(Collected data)
##############################

File: src/hdl/wakf_mul.sv
// ----------------------------------------------------------------------------
// wakf_mul
// Shared 32x32 unsigned multiplier with a registered product.
// ----------------------------------------------------------------------------
module wakf_mul (
    input  logic        clk,
    input  logic [31:0] a,
    input  logic [31:0] b,
    output logic [63:0] product
);

    logic [63:0] product_reg;

    always_ff @(posedge clk)
    begin
        product_reg <= {32'd0, a} * {32'd0, b};
    end

    assign product = product_reg;

endmodule

File: src/hdl/wakf_div.sv
// ----------------------------------------------------------------------------
// wakf_div
// Restoring divider, one quotient bit per cycle: (ppred << 16) / denom.
// ----------------------------------------------------------------------------
module wakf_div (
    input  logic        clk,
    input  logic        rst_n,
    input  logic        start,
    input  logic [31:0] ppred,
    input  logic [32:0] denom,
    output logic        busy,
    output logic        done,
    output logic [16:0] quotient
);

    logic        busy_reg,  busy_next;
    logic        done_reg,  done_next;
    logic [4:0]  cnt_reg,   cnt_next;
    logic [33:0] rem_reg,   rem_next;
    logic [16:0] low_reg,   low_next;
    logic [16:0] quo_reg,   quo_next;
    logic [32:0] den_reg,   den_next;

    logic [33:0] shifted;
    logic [33:0] diff;
    logic        ge;

    always_comb
    begin
        shifted = {rem_reg[32:0], low_reg[16]};
        diff    = shifted - {1'b0, den_reg};
        ge      = (shifted >= {1'b0, den_reg});

        busy_next = busy_reg;
        done_next = 1'b0;
        cnt_next  = cnt_reg;
        rem_next  = rem_reg;
        low_next  = low_reg;
        quo_next  = quo_reg;
        den_next  = den_reg;

        if (start)
        begin
            // top dividend bits are already below the divisor
            rem_next  = {3'd0, ppred[31:1]};
            low_next  = {ppred[0], 16'd0};
            quo_next  = '0;
            den_next  = denom;
            cnt_next  = wakf_pkg::DIV_STEPS_W;
            busy_next = 1'b1;
        end
        else if (busy_reg)
        begin
            rem_next = ge ? diff : shifted;
            quo_next = {quo_reg[15:0], ge};
            low_next = {low_reg[15:0], 1'b0};
            cnt_next = cnt_reg - 5'd1;
            if (cnt_reg == 5'd1)
            begin
                busy_next = 1'b0;
                done_next = 1'b1;
            end
        end
    end

    always_ff @(posedge clk or negedge rst_n)
    begin
        if (!rst_n)
        begin
            busy_reg <= 1'b0;
            done_reg <= 1'b0;
            cnt_reg  <= '0;
        end
        else
        begin
            busy_reg <= busy_next;
            done_reg <= done_next;
            cnt_reg  <= cnt_next;
        end
    end

    always_ff @(posedge clk)
    begin
        rem_reg <= rem_next;
        low_reg <= low_next;
        quo_reg <= quo_next;
        den_reg <= den_next;
    end

    assign busy     = busy_reg;
    assign done     = done_reg;
    assign quotient = quo_reg;

endmodule

File: src/hdl/wrapped_angle_kalman_filter.sv
// ----------------------------------------------------------------------------
// wrapped_angle_kalman_filter
// Scalar Kalman filter tracking a 16-bit binary angle on the circle.
// ----------------------------------------------------------------------------
// One request carries a measured angle and a time step; one result comes back
// per request with the filtered angle, its Q8.24 variance and a bad-step flag.
// A zero time step goes from the accept straight to S_DONE, as does the first
// good measurement after reset (which just loads the estimate). Every other
// request runs the full update through S_GROW, S_PRED, S_DEN, S_DIV, S_CORR,
// S_ANG and S_VAR: one multiply for the process noise growth, a 17-step
// restoring divide for the gain, then two more multiplies for the angle
// correction and the variance shrink. The divide is the longest phase.
// S_DONE loads the result register once it is free or is being emptied.
// in_ready is high only while the sequencer is idle; a finished result may
// sit in the output register while the next request is taken.
// Configuration is written through cfg_we/cfg_index/cfg_data, by the user
// only while the block is idle; the block itself does not enforce this.
// ----------------------------------------------------------------------------
module wrapped_angle_kalman_filter (
    input  logic                clk,
    input  logic                rst_n,

    input  logic                in_valid,
    output logic                in_ready,
    input  wakf_pkg::wakf_in_t  in_data,

    output logic                out_valid,
    input  logic                out_ready,
    output wakf_pkg::wakf_out_t out_data,

    input  logic                cfg_we,
    input  logic [1:0]          cfg_index,
    input  logic [31:0]         cfg_data
);

    // configuration registers
    logic [31:0] pnr_reg;
    logic [31:0] mnoise_reg;
    logic [31:0] init_unc_reg;
    logic [23:0] max_step_reg;

    // filter state
    wakf_pkg::wakf_state_t state_reg, state_next;
    logic        started_reg,  started_next;
    logic [15:0] angle_reg,    angle_next;
    logic [31:0] var_reg,      var_next;

    // per-request working registers
    logic [15:0] meas_reg,     meas_next;
    logic [23:0] step_reg,     step_next;
    logic        bad_reg,      bad_next;
    logic [31:0] ppred_reg,    ppred_next;
    logic [32:0] denom_reg,    denom_next;
    logic [15:0] gain_reg,     gain_next;

    // result register
    logic                out_valid_reg, out_valid_next;
    wakf_pkg::wakf_out_t out_data_reg,  out_data_next;

    // shared units
    logic [31:0] mul_a;
    logic [31:0] mul_b;
    logic [63:0] mul_p;
    logic        div_start;
    logic        div_busy;
    logic        div_done;
    logic [16:0] div_quo;

    // datapath temporaries
    logic [23:0] step_clamped;
    logic [36:0] pred_sum;
    logic [15:0] innov;
    logic [16:0] gain_cmp;
    logic [33:0] corr_full;
    logic [33:0] corr_shift;

    wakf_mul u_mul (
        .clk     (clk),
        .a       (mul_a),
        .b       (mul_b),
        .product (mul_p)
    );

    wakf_div u_div (
        .clk      (clk),
        .rst_n    (rst_n),
        .start    (div_start),
        .ppred    (ppred_reg),
        .denom    (denom_next),
        .busy     (div_busy),
        .done     (div_done),
        .quotient (div_quo)
    );

    // config writes
    always_ff @(posedge clk or negedge rst_n)
    begin
        if (!rst_n)
        begin
            pnr_reg      <= wakf_pkg::RST_PROCESS_NOISE;
            mnoise_reg   <= wakf_pkg::RST_MEAS_NOISE;
            init_unc_reg <= wakf_pkg::RST_INIT_UNCERT;
            max_step_reg <= wakf_pkg::RST_MAX_TIME_STEP;
        end
        else if (cfg_we)
        begin
            unique case (cfg_index)
                wakf_pkg::CFG_PROCESS_NOISE: pnr_reg      <= cfg_data;
                wakf_pkg::CFG_MEAS_NOISE:    mnoise_reg   <= cfg_data;
                wakf_pkg::CFG_INIT_UNCERT:   init_unc_reg <= cfg_data;
                wakf_pkg::CFG_MAX_TIME_STEP: max_step_reg <= cfg_data[23:0];
                default:                     pnr_reg      <= pnr_reg;
            endcase
        end
    end

    // datapath pieces
    always_comb
    begin
        step_clamped = (in_data.time_step < max_step_reg) ? in_data.time_step
                                                          : max_step_reg;
        // growth = pnr * step / 2^20, up to 36 bits
        pred_sum = {5'd0, var_reg} + {1'b0, mul_p[55:20]};
        // wrapped innovation falls out of 16-bit subtraction
        innov    = meas_reg - angle_reg;
        gain_cmp = 17'h1_0000 - {1'b0, gain_reg};
        // signed gain*innov from the unsigned product, plus rounding half
        corr_full = {2'd0, mul_p[31:0]}
                  - (innov[15] ? {2'd0, gain_reg, 16'd0} : 34'd0)
                  + 34'd32768;
        corr_shift = 34'($signed(corr_full) >>> 16);
    end

    // shared multiplier operand select
    always_comb
    begin
        unique case (state_reg)
            wakf_pkg::S_GROW:
            begin
                mul_a = pnr_reg;
                mul_b = {8'd0, step_reg};
            end
            wakf_pkg::S_CORR:
            begin
                mul_a = {16'd0, gain_reg};
                mul_b = {16'd0, innov};
            end
            wakf_pkg::S_ANG:
            begin
                mul_a = {15'd0, gain_cmp};
                mul_b = ppred_reg;
            end
            default:
            begin
                mul_a = '0;
                mul_b = '0;
            end
        endcase
    end

    // sequencer
    always_comb
    begin
        state_next     = state_reg;
        started_next   = started_reg;
        angle_next     = angle_reg;
        var_next       = var_reg;
        meas_next      = meas_reg;
        step_next      = step_reg;
        bad_next       = bad_reg;
        ppred_next     = ppred_reg;
        denom_next     = denom_reg;
        gain_next      = gain_reg;
        out_valid_next = out_valid_reg;
        out_data_next  = out_data_reg;
        div_start      = 1'b0;
        in_ready       = 1'b0;

        // result leaves the output register
        if (out_valid_reg && out_ready)
        begin
            out_valid_next = 1'b0;
        end

        unique case (state_reg)
            wakf_pkg::S_IDLE:
            begin
                in_ready = 1'b1;
                if (in_valid)
                begin
                    meas_next = in_data.measured_angle;
                    step_next = step_clamped;
                    bad_next  = 1'b0;
                    if (in_data.time_step == 24'd0)
                    begin
                        bad_next   = 1'b1;
                        state_next = wakf_pkg::S_DONE;
                    end
                    else if (!started_reg)
                    begin
                        angle_next   = in_data.measured_angle;
                        var_next     = init_unc_reg;
                        started_next = 1'b1;
                        state_next   = wakf_pkg::S_DONE;
                    end
                    else
                    begin
                        state_next = wakf_pkg::S_GROW;
                    end
                end
            end
            wakf_pkg::S_GROW:
            begin
                state_next = wakf_pkg::S_PRED;
            end
            wakf_pkg::S_PRED:
            begin
                // saturate predicted variance at 32 bits
                ppred_next = (pred_sum[36:32] != 5'd0) ? wakf_pkg::VAR_MAX
                                                       : pred_sum[31:0];
                state_next = wakf_pkg::S_DEN;
            end
            wakf_pkg::S_DEN:
            begin
                denom_next = {1'b0, ppred_reg} + {1'b0, mnoise_reg};
                div_start  = 1'b1;
                state_next = wakf_pkg::S_DIV;
            end
            wakf_pkg::S_DIV:
            begin
                if (div_done)
                begin
                    if (denom_reg == 33'd0)
                        gain_next = 16'd0;
                    else if (div_quo[16])
                        gain_next = wakf_pkg::GAIN_MAX;
                    else
                        gain_next = div_quo[15:0];
                    state_next = wakf_pkg::S_CORR;
                end
            end
            wakf_pkg::S_CORR:
            begin
                state_next = wakf_pkg::S_ANG;
            end
            wakf_pkg::S_ANG:
            begin
                angle_next = angle_reg + corr_shift[15:0];
                state_next = wakf_pkg::S_VAR;
            end
            wakf_pkg::S_VAR:
            begin
                var_next   = mul_p[47:16];
                state_next = wakf_pkg::S_DONE;
            end
            wakf_pkg::S_DONE:
            begin
                if (!out_valid_reg || out_ready)
                begin
                    out_valid_next                  = 1'b1;
                    out_data_next.estimate_angle    = angle_reg;
                    out_data_next.estimate_variance = var_reg;
                    out_data_next.bad_step          = bad_reg;
                    state_next                      = wakf_pkg::S_IDLE;
                end
            end
            default:
            begin
                state_next = wakf_pkg::S_IDLE;
            end
        endcase
    end

    always_ff @(posedge clk or negedge rst_n)
    begin
        if (!rst_n)
        begin
            state_reg     <= wakf_pkg::S_IDLE;
            started_reg   <= 1'b0;
            angle_reg     <= '0;
            var_reg       <= '0;
            out_valid_reg <= 1'b0;
        end
        else
        begin
            state_reg     <= state_next;
            started_reg   <= started_next;
            angle_reg     <= angle_next;
            var_reg       <= var_next;
            out_valid_reg <= out_valid_next;
        end
    end

    always_ff @(posedge clk)
    begin
        meas_reg     <= meas_next;
        step_reg     <= step_next;
        bad_reg      <= bad_next;
        ppred_reg    <= ppred_next;
        denom_reg    <= denom_next;
        gain_reg     <= gain_next;
        out_data_reg <= out_data_next;
    end

    assign out_valid = out_valid_reg;
    assign out_data  = out_data_reg;

    // checks
    a_div_done_in_div: assert property (@(posedge clk) disable iff (!rst_n)
        div_done |-> (state_reg == wakf_pkg::S_DIV))
        else $error("divider finished outside the divide phase");

    a_div_idle_when_ready: assert property (@(posedge clk) disable iff (!rst_n)
        in_ready |-> !div_busy)
        else $error("divider busy while taking a new request");

    a_bad_step_short: assert property (@(posedge clk) disable iff (!rst_n)
        (in_valid && in_ready && (in_data.time_step == 24'd0))
        |=> ((state_reg == wakf_pkg::S_DONE) && bad_reg && $stable(angle_reg)))
        else $error("zero time step did not go straight to result");

    a_started_sticks: assert property (@(posedge clk) disable iff (!rst_n)
        started_reg |=> started_reg)
        else $error("started flag dropped");

endmodule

##############################

■ WORK TASK ■
If a line in the data above holds the string "error", report that line.

■ RESPONSE BELOW ■
        else $error("divider finished outside the divide phase");
        else $error("divider busy while taking a new request");
        else $error("zero time step did not go straight to result");
        else $error("started flag dropped");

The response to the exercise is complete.